An interface using HFC simultaneously shows previews of where to go next, and how to return to previous states in the exploration, while seamlessly integrating free text search within the category structure. The approach reduces mental work by promoting recognition over recall and suggesting logical but perhaps unexpected alternatives at every turn, while at the same time avoiding empty results sets. This organizing structure for results and for subsequent queries can act as scaffolding for exploration and discovery.
We have conducted a series of usability studies that find that, for browsing tasks especially, HFC-enabled interfaces are overwhelmingly preferred over the standard keyword-and-results listing interfaces used in Web search engines [7]. Study participants find the design easy to understand, flexible, and less likely to result in dead ends.
One drawback of HFC interfaces (as opposed to clusters) is that the categories of interest must be known in advance, and so important trends in the data may not be shown. But by far the greatest drawback is the fact that in most cases the category hierarchies are built by hand and automated assignment of categories to items is only partly successful.

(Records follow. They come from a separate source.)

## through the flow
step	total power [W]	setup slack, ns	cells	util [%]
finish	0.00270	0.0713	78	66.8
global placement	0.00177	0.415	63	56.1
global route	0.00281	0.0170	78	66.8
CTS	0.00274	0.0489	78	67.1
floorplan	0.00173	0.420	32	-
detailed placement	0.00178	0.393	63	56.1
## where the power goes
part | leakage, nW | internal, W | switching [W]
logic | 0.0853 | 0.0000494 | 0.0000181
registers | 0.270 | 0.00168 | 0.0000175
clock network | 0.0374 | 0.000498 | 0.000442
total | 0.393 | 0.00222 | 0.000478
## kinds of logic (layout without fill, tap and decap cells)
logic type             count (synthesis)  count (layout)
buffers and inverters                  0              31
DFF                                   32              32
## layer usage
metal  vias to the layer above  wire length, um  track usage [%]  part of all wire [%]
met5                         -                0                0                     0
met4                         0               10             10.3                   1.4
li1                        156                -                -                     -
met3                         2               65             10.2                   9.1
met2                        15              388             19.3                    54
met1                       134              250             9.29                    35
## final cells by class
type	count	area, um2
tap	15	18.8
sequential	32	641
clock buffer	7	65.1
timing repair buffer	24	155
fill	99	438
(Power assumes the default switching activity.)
**src/hw/rtl/fst_div.sv**
```systemverilog
// Pipelined restoring divider, one quotient bit per stage.
module fst_div #(
  parameter int NW = 44,
  parameter int DW = 13,
  parameter int QW = 33
) (
  input  logic          clk,
  input  logic [NW-1:0] num,
  input  logic [DW-1:0] den,
  output logic [QW-1:0] quot
);

  logic [DW-1:0] rr    [QW];
  logic [DW-1:0] dd    [QW];
  logic [QW-1:0] ss    [QW+1];
  logic [DW-1:0] rn    [QW];
  logic [QW-1:0] sn    [QW];
  logic [DW:0]   trial [QW];

  always_comb begin
    for (int i = 0; i < QW; i++) begin
      trial[i] = {rr[i], ss[i][QW-1]};
      if (trial[i] >= {1'b0, dd[i]}) begin
        rn[i] = DW'(trial[i] - {1'b0, dd[i]});
        sn[i] = {ss[i][QW-2:0], 1'b1};
      end else begin
        rn[i] = trial[i][DW-1:0];
        sn[i] = {ss[i][QW-2:0], 1'b0};
      end
    end
  end

  always_ff @(posedge clk) begin
    rr[0] <= DW'(num[NW-1:QW]);
    ss[0] <= num[QW-1:0];
    dd[0] <= den;
    for (int i = 0; i < QW - 1; i++) begin
      rr[i+1] <= rn[i];
      dd[i+1] <= dd[i];
    end
    for (int i = 0; i < QW; i++) begin
      ss[i+1] <= sn[i];
    end
  end

  assign quot = ss[QW];

endmodule

```
**config.mk**
```make
export PLATFORM = sky130hd
export DESIGN_NAME = fst_div
export DESIGN_NICKNAME = d
export VERILOG_FILES = /design/src/hw/rtl/fst_div.sv
export SDC_FILE = /design/constraint.sdc
export NUM_CORES = 2
export LEC_CHECK = 0
export ABC_AREA = 1
export BUFFER_PORTS_ARGS = -buffer_cell sky130_fd_sc_hd__buf_2
export CAP_MARGIN = 0
export CORE_MARGIN = 1.5
export CORE_UTILIZATION = 35
export DETAILED_ROUTE_END_ITERATION = 6
export GPL_ROUTABILITY_DRIVEN = 0
export HOLD_SLACK_MARGIN = 0.06
export SYNTH_ARGS = -nofsm -noshare
export SYNTH_HDL_FRONTEND = slang
export SYNTH_SLANG_ARGS = --single-unit
```
**constraint.sdc**
```tcl
create_clock -name clk -period 2.65 [get_ports clk]
set_input_delay 0.3975 -clock clk [delete_from_list [all_inputs] [get_ports clk]]
set_output_delay 0.3975 -clock clk [all_outputs]
set_load 0.005 [all_outputs]
```
* Word-level counts from Yosys, hierarchy flattened
Memories as Yosys holds them, arrays and structs flattened.
Cells that the tools add are included.
** Word-level totals
- Word-level logic and storage cells :: 133
- Bits of input ports :: 58
- Output and inout port bits :: 33
- Register bits :: 0
- Bits in writable memories :: 1980
- Memories kept :: 3
** Operators by class
- $lt $le $gt $ge :: 33
- $add $sub $neg :: 32
- Multiplexer cells :: 65
** Memories
- ss :: words 34, width 33, rd ports 34, clocked after memory_dff 0, wr ports 34, line 15 : logic [QW-1:0] ss [QW+1];
- dd :: words 33, width 13, rd ports 33, clocked after memory_dff 0, wr ports 33, line 14 : logic [DW-1:0] dd [QW];
- rr :: words 33, width 13, rd ports 33, clocked after memory_dff 0, wr ports 33, line 13 : logic [DW-1:0] rr [QW];
** Operators by type and width (number)
- greater-or-equal comparator 14 x 13 -> 1 bit :: 33
- two-way mux 13 bit :: 32
- subtractor 13 bit :: 32
- two-way mux 1 bit :: 33

* Depth between registers and ports, before layout
- Word-level depth :: 2
- Gate-level depth with buffers :: 13
- Mapped depth without buffers :: 12

* Least setup slack after synthesis
No wires, ideal clock.
- Kind :: flip-flop to flip-flop
- From :: memory ss[22][32]
- To :: memory rr[23][1] (netlist: rr[0][300])
- Setup time :: 0.114 ns
- Period minus slack after synthesis :: 1.831 ns
- Stages on the path, launching flop included :: 14
- Required time :: 2.536 ns
- Path slack :: 0.819 ns
- Buffers on the path :: 1
- Arrival time :: 1.718 ns
- Cells stage by stage :: dfxtp_1 > inv_1 > ha_1 > inv_1 > fa_1 > nand2_1 > nand2_1 > nand3_1 > nand2_1 > nand2_2 > nand3_4 > buf_6 > nand2_1 > o21ai_2
** RTL lines (line)
- start, declared :: 15
- end, declared :: 13
`config.mk`:
```
export PLATFORM = sky130hd
export DESIGN_NAME = keyed_value_table
export DESIGN_NICKNAME = d
export VERILOG_FILES = /design/src/rtl/kvt_pkg.sv /design/src/rtl/kvt_datapath.sv /design/src/rtl/kvt_ctrl.sv /design/src/rtl/keyed_value_table.sv
export SDC_FILE = /design/constraint.sdc
export NUM_CORES = 2
export LEC_CHECK = 0
export ABC_AREA = 1
export ABC_CLOCK_PERIOD_IN_PS = 7100
export BUFFER_PORTS_ARGS = -buffer_cell sky130_fd_sc_hd__buf_2
export CORE_UTILIZATION = 32
export CTS_CLUSTER_DIAMETER = 120
export DETAILED_ROUTE_END_ITERATION = 16
export PLACE_DENSITY_LB_ADDON = 0.05
export SYNTH_ARGS = -nofsm -noshare
export SYNTH_HDL_FRONTEND = slang
export SYNTH_SLANG_ARGS = --single-unit
```
`constraint.sdc`:
```
create_clock -name clk -period 7.1 [get_ports clk]
set_input_delay 1.42 -clock clk [delete_from_list [all_inputs] [get_ports clk]]
set_output_delay 1.42 -clock clk [all_outputs]
set_load 0.01 [all_outputs]
```
`src/rtl/kvt_pkg.sv`:
```
// ----------------------------------------------------------------------------
// kvt_pkg: shared types for the keyed value table
// Request and result codes, controller states, and the command and status
// bundles that pass between the controller and the datapath.
// ----------------------------------------------------------------------------
`default_nettype none

package kvt_pkg;

    typedef enum logic [1:0] {
        ACT_INSERT = 2'd0,
        ACT_REMOVE = 2'd1,
        ACT_FIND   = 2'd2,
        ACT_CHANGE = 2'd3
    } action_t;

    typedef enum logic [1:0] {
        RES_OK        = 2'd0,
        RES_NOT_FOUND = 2'd1,
        RES_FULL      = 2'd2
    } result_t;

    typedef enum logic [1:0] {
        ST_CLEAR,
        ST_IDLE,
        ST_SCAN,
        ST_FINISH
    } state_t;

    // controller -> datapath
    typedef struct packed {
        logic load;      // capture request, restart scan
        logic advance;   // step slot index
        logic compare;   // scan compare cycle
        logic clear_wr;  // clearing pass write
        logic commit;    // apply request, load result register
    } cmd_t;

    // datapath -> controller
    typedef struct packed {
        logic addr_last;  // slot index at last slot
        logic scan_done;  // key matched or last slot compared
    } stat_t;

endpackage

`default_nettype wire

```
`src/rtl/kvt_datapath.sv`:
```
// ----------------------------------------------------------------------------
// kvt_datapath: slot memory, scan compare and result register
// Holds valid/key/value per slot in one memory, scans it one slot per cycle
// and commits the write-back and result for the current item.
// ----------------------------------------------------------------------------
`default_nettype none

module kvt_datapath #(
    parameter int ENTRIES    = 64,
    parameter int KEY_BITS   = 16,
    parameter int VALUE_BITS = 32
) (
    input  wire logic                  clk,
    input  wire logic                  rst_n,
    input  wire kvt_pkg::cmd_t         cmd_i,
    output kvt_pkg::stat_t             stat_o,
    input  wire logic [1:0]            action,
    input  wire logic [KEY_BITS-1:0]   key,
    input  wire logic [VALUE_BITS-1:0] value_in,
    output logic [1:0]                 status,
    output logic [VALUE_BITS-1:0]      value_out
);

    localparam int IW = $clog2(ENTRIES);
    localparam int EW = 1 + KEY_BITS + VALUE_BITS;
    localparam logic [IW-1:0] LAST = IW'(ENTRIES - 1);

    logic [EW-1:0] mem [ENTRIES];

    kvt_pkg::action_t        act_reg;
    logic [KEY_BITS-1:0]     key_reg;
    logic [VALUE_BITS-1:0]   val_reg;

    logic [IW-1:0]  addr_reg, addr_next;
    logic [EW-1:0]  rd_data_reg;
    logic [IW-1:0]  rd_idx_reg;
    logic           data_vld_reg;

    logic                  hit_reg, free_reg;
    logic [IW-1:0]         hit_idx_reg, free_idx_reg;
    logic [VALUE_BITS-1:0] hit_val_reg;

    logic [1:0]            out_status_reg;
    logic [VALUE_BITS-1:0] out_value_reg;

    logic                  rd_valid;
    logic [KEY_BITS-1:0]   rd_key;
    logic                  match;

    logic                  c_wr;
    logic [IW-1:0]         c_addr;
    logic                  c_vbit;
    logic [1:0]            c_status;
    logic [VALUE_BITS-1:0] c_value;

    logic                  wr_en;
    logic [IW-1:0]         wr_addr;
    logic [EW-1:0]         wr_data;

    assign rd_valid = rd_data_reg[EW-1];
    assign rd_key   = rd_data_reg[EW-2 -: KEY_BITS];
    assign match    = data_vld_reg && rd_valid && (rd_key == key_reg);

    assign stat_o.addr_last = (addr_reg == LAST);
    assign stat_o.scan_done = data_vld_reg && (match || rd_idx_reg == LAST);

    always_comb
    begin
        addr_next = addr_reg;
        if (cmd_i.load)
        begin
            addr_next = '0;
        end
        else if (cmd_i.advance && addr_reg != LAST)
        begin
            addr_next = addr_reg + 1'b1;
        end
    end

    // commit decision from the scan flags
    always_comb
    begin
        c_wr     = 1'b0;
        c_addr   = hit_idx_reg;
        c_vbit   = 1'b1;
        c_status = kvt_pkg::RES_OK;
        c_value  = '0;
        unique case (act_reg)
            kvt_pkg::ACT_INSERT:
            begin
                if (hit_reg)
                begin
                    c_wr = 1'b1;
                end
                else if (free_reg)
                begin
                    c_wr   = 1'b1;
                    c_addr = free_idx_reg;
                end
                else
                begin
                    c_status = kvt_pkg::RES_FULL;
                end
            end
            kvt_pkg::ACT_REMOVE:
            begin
                if (hit_reg)
                begin
                    c_wr    = 1'b1;
                    c_vbit  = 1'b0;
                    c_value = hit_val_reg;
                end
                else
                begin
                    c_status = kvt_pkg::RES_NOT_FOUND;
                end
            end
            kvt_pkg::ACT_FIND:
            begin
                if (hit_reg)
                begin
                    c_value = hit_val_reg;
                end
                else
                begin
                    c_status = kvt_pkg::RES_NOT_FOUND;
                end
            end
            kvt_pkg::ACT_CHANGE:
            begin
                if (hit_reg)
                begin
                    c_wr = 1'b1;
                end
                else
                begin
                    c_status = kvt_pkg::RES_NOT_FOUND;
                end
            end
            default:
            begin
                c_status = kvt_pkg::RES_NOT_FOUND;
            end
        endcase
    end

    assign wr_en   = cmd_i.clear_wr || (cmd_i.commit && c_wr);
    assign wr_addr = cmd_i.clear_wr ? addr_reg : c_addr;
    assign wr_data = cmd_i.clear_wr ? {1'b0, key_reg, val_reg}
                                    : {c_vbit, key_reg, val_reg};

    always_ff @(posedge clk)
    begin
        if (wr_en)
        begin
            mem[wr_addr] <= wr_data;
        end
        rd_data_reg <= mem[addr_reg];
        rd_idx_reg  <= addr_reg;
    end

    always_ff @(posedge clk)
    begin
        if (cmd_i.load)
        begin
            act_reg <= kvt_pkg::action_t'(action);
            key_reg <= key;
            val_reg <= value_in;
        end
        if (cmd_i.compare && match)
        begin
            hit_idx_reg <= rd_idx_reg;
            hit_val_reg <= rd_data_reg[VALUE_BITS-1:0];
        end
        if (cmd_i.compare && data_vld_reg && !rd_valid && !free_reg)
        begin
            free_idx_reg <= rd_idx_reg;
        end
        if (cmd_i.commit)
        begin
            out_status_reg <= c_status;
            out_value_reg  <= c_value;
        end
    end

    always_ff @(posedge clk or negedge rst_n)
    begin
        if (!rst_n)
        begin
            addr_reg     <= '0;
            data_vld_reg <= 1'b0;
            hit_reg      <= 1'b0;
            free_reg     <= 1'b0;
        end
        else
        begin
            addr_reg     <= addr_next;
            data_vld_reg <= cmd_i.compare && !cmd_i.load;
            if (cmd_i.load)
            begin
                hit_reg  <= 1'b0;
                free_reg <= 1'b0;
            end
            else if (cmd_i.compare)
            begin
                if (match)
                begin
                    hit_reg <= 1'b1;
                end
                if (data_vld_reg && !rd_valid)
                begin
                    free_reg <= 1'b1;
                end
            end
        end
    end

    assign status    = out_status_reg;
    assign value_out = out_value_reg;

`ifndef SYNTHESIS
    // first scan cycle after a load never carries compare data
    a_load_clears_data: assert property (@(posedge clk) disable iff (!rst_n)
        cmd_i.load |=> !data_vld_reg)
        else $error("stale read data after load");

    // a matching compare ends the scan
    a_hit_stops_scan: assert property (@(posedge clk) disable iff (!rst_n)
        cmd_i.compare && match |-> stat_o.scan_done)
        else $error("match did not end scan");

    // a matching compare is recorded for the commit
    a_match_sets_hit: assert property (@(posedge clk) disable iff (!rst_n)
        cmd_i.compare && match |=> hit_reg)
        else $error("hit not recorded");
`endif

endmodule

`default_nettype wire

```
`src/rtl/kvt_ctrl.sv`:
```
// ----------------------------------------------------------------------------
// kvt_ctrl: request sequencer
// Runs the clearing pass after reset, then per item: accept, scan, commit.
// Owns the result valid flag.
// ----------------------------------------------------------------------------
`default_nettype none

module kvt_ctrl (
    input  wire logic           clk,
    input  wire logic           rst_n,
    input  wire logic           in_valid,
    output logic                in_ready,
    output logic                out_valid,
    input  wire logic           out_ready,
    output kvt_pkg::cmd_t       cmd_o,
    input  wire kvt_pkg::stat_t stat_i
);

    kvt_pkg::state_t state_reg, state_next;
    logic            out_valid_reg, out_valid_next;
    logic            out_free;

    assign out_free = !out_valid_reg || out_ready;

    always_comb
    begin
        state_next = state_reg;
        unique case (state_reg)
            kvt_pkg::ST_CLEAR:
            begin
                if (stat_i.addr_last)
                begin
                    state_next = kvt_pkg::ST_IDLE;
                end
            end
            kvt_pkg::ST_IDLE:
            begin
                if (in_valid)
                begin
                    state_next = kvt_pkg::ST_SCAN;
                end
            end
            kvt_pkg::ST_SCAN:
            begin
                if (stat_i.scan_done)
                begin
                    state_next = kvt_pkg::ST_FINISH;
                end
            end
            kvt_pkg::ST_FINISH:
            begin
                if (out_free)
                begin
                    state_next = kvt_pkg::ST_IDLE;
                end
            end
            default:
            begin
                state_next = kvt_pkg::ST_CLEAR;
            end
        endcase
    end

    always_comb
    begin
        cmd_o    = '0;
        in_ready = 1'b0;
        unique case (state_reg)
            kvt_pkg::ST_CLEAR:
            begin
                cmd_o.clear_wr = 1'b1;
                cmd_o.advance  = 1'b1;
            end
            kvt_pkg::ST_IDLE:
            begin
                in_ready   = 1'b1;
                cmd_o.load = in_valid;
            end
            kvt_pkg::ST_SCAN:
            begin
                cmd_o.advance = 1'b1;
                cmd_o.compare = 1'b1;
            end
            kvt_pkg::ST_FINISH:
            begin
                cmd_o.commit = out_free;
            end
            default:
            begin
                cmd_o = '0;
            end
        endcase
    end

    always_comb
    begin
        out_valid_next = out_valid_reg;
        if (cmd_o.commit)
        begin
            out_valid_next = 1'b1;
        end
        else if (out_ready)
        begin
            out_valid_next = 1'b0;
        end
    end

    always_ff @(posedge clk or negedge rst_n)
    begin
        if (!rst_n)
        begin
            state_reg     <= kvt_pkg::ST_CLEAR;
            out_valid_reg <= 1'b0;
        end
        else
        begin
            state_reg     <= state_next;
            out_valid_reg <= out_valid_next;
        end
    end

    assign out_valid = out_valid_reg;

`ifndef SYNTHESIS
    a_accept_starts_scan: assert property (@(posedge clk) disable iff (!rst_n)
        in_valid && in_ready |=> state_reg == kvt_pkg::ST_SCAN)
        else $error("accepted item did not start a scan");

    a_scan_to_finish: assert property (@(posedge clk) disable iff (!rst_n)
        state_reg == kvt_pkg::ST_SCAN && stat_i.scan_done
        |=> state_reg == kvt_pkg::ST_FINISH)
        else $error("scan end missed");

    a_finish_gives_result: assert property (@(posedge clk) disable iff (!rst_n)
        state_reg == kvt_pkg::ST_FINISH && !out_valid_reg |=> out_valid_reg)
        else $error("result not presented");
`endif

endmodule

`default_nettype wire

```
`src/rtl/keyed_value_table.sv`:
```
// ----------------------------------------------------------------------------
// keyed_value_table: bounded key/value map with insert, remove, find, change
// Items are handled one at a time; the next is accepted once the last commits.
// Reset: a clearing pass over every slot empties the table; in_ready low.
// ----------------------------------------------------------------------------
`default_nettype none

// Structure
//   kvt_ctrl     : sequencer (clear pass, accept, scan, commit) and out_valid.
//   kvt_datapath : one memory word per slot holding {valid, key, value},
//                  read one slot per cycle with a registered read port.
// Per item:
//   accept  - request captured, slot index restarts at zero.
//   scan    - slot i read, compared the cycle after; first matching key and
//             lowest free slot recorded; ends on a match or after the last
//             slot.
//   finish  - write-back (insert/replace, free on remove, change) and result
//             loaded into the output register once that register is free.
// A result waiting on out_ready does not block the next accept; only the
// commit of the following item waits for it.

module keyed_value_table #(
    parameter int ENTRIES    = 64,
    parameter int KEY_BITS   = 16,
    parameter int VALUE_BITS = 32
) (
    input  wire logic                  clk,
    input  wire logic                  rst_n,
    input  wire logic                  in_valid,
    output logic                       in_ready,
    input  wire logic [1:0]            action,
    input  wire logic [KEY_BITS-1:0]   key,
    input  wire logic [VALUE_BITS-1:0] value_in,
    output logic                       out_valid,
    input  wire logic                  out_ready,
    output logic [1:0]                 status,
    output logic [VALUE_BITS-1:0]      value_out
);

    kvt_pkg::cmd_t  cmd;
    kvt_pkg::stat_t stat;

    kvt_ctrl u_ctrl (
        .clk       (clk),
        .rst_n     (rst_n),
        .in_valid  (in_valid),
        .in_ready  (in_ready),
        .out_valid (out_valid),
        .out_ready (out_ready),
        .cmd_o     (cmd),
        .stat_i    (stat)
    );

    kvt_datapath #(
        .ENTRIES    (ENTRIES),
        .KEY_BITS   (KEY_BITS),
        .VALUE_BITS (VALUE_BITS)
    ) u_datapath (
        .clk       (clk),
        .rst_n     (rst_n),
        .cmd_i     (cmd),
        .stat_o    (stat),
        .action    (action),
        .key       (key),
        .value_in  (value_in),
        .status    (status),
        .value_out (value_out)
    );

endmodule

`default_nettype wire

```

Our group has recently made some progress in the problem of nearly automatic creation of hierarchical faceted categories [6]. A portion of the output of the system applied to the text of a recipe collection is shown in the figure. The algorithm, which makes use of the WordNet hierarchy, draws out detailed categories for ingredients, dishes, and (unexpectedly) cooking equipment and people, but misses facets such as cuisine. We call the algorithm nearly automated, since the results require some editing by hand. There is much room for improvement, and we see automatic creation of faceted hierarchies as an important area for research.
Impact and the Future
To date, both HFC and clustering are boutique search interfaces; they are applied and used primarily in domain-specific collections. There are many movements afoot to promote larger scale use of metadata more generally. Hierarchical faceted metadata is already common in many e-commerce interfaces; for example, eBay and Shopping.com are experimenting with different variations of the idea, and Endeca.com provides a custom solution. It is probably possible to automatically impose a faceted structure onto grass-roots created tag collections such as those seen at Flickr. However, it is an open question whether these will eventually be widely and regularly used on the open-domain Web.
Figures
Figure. Navigating a recipes collection using hierarchical faceted metadata (partial results).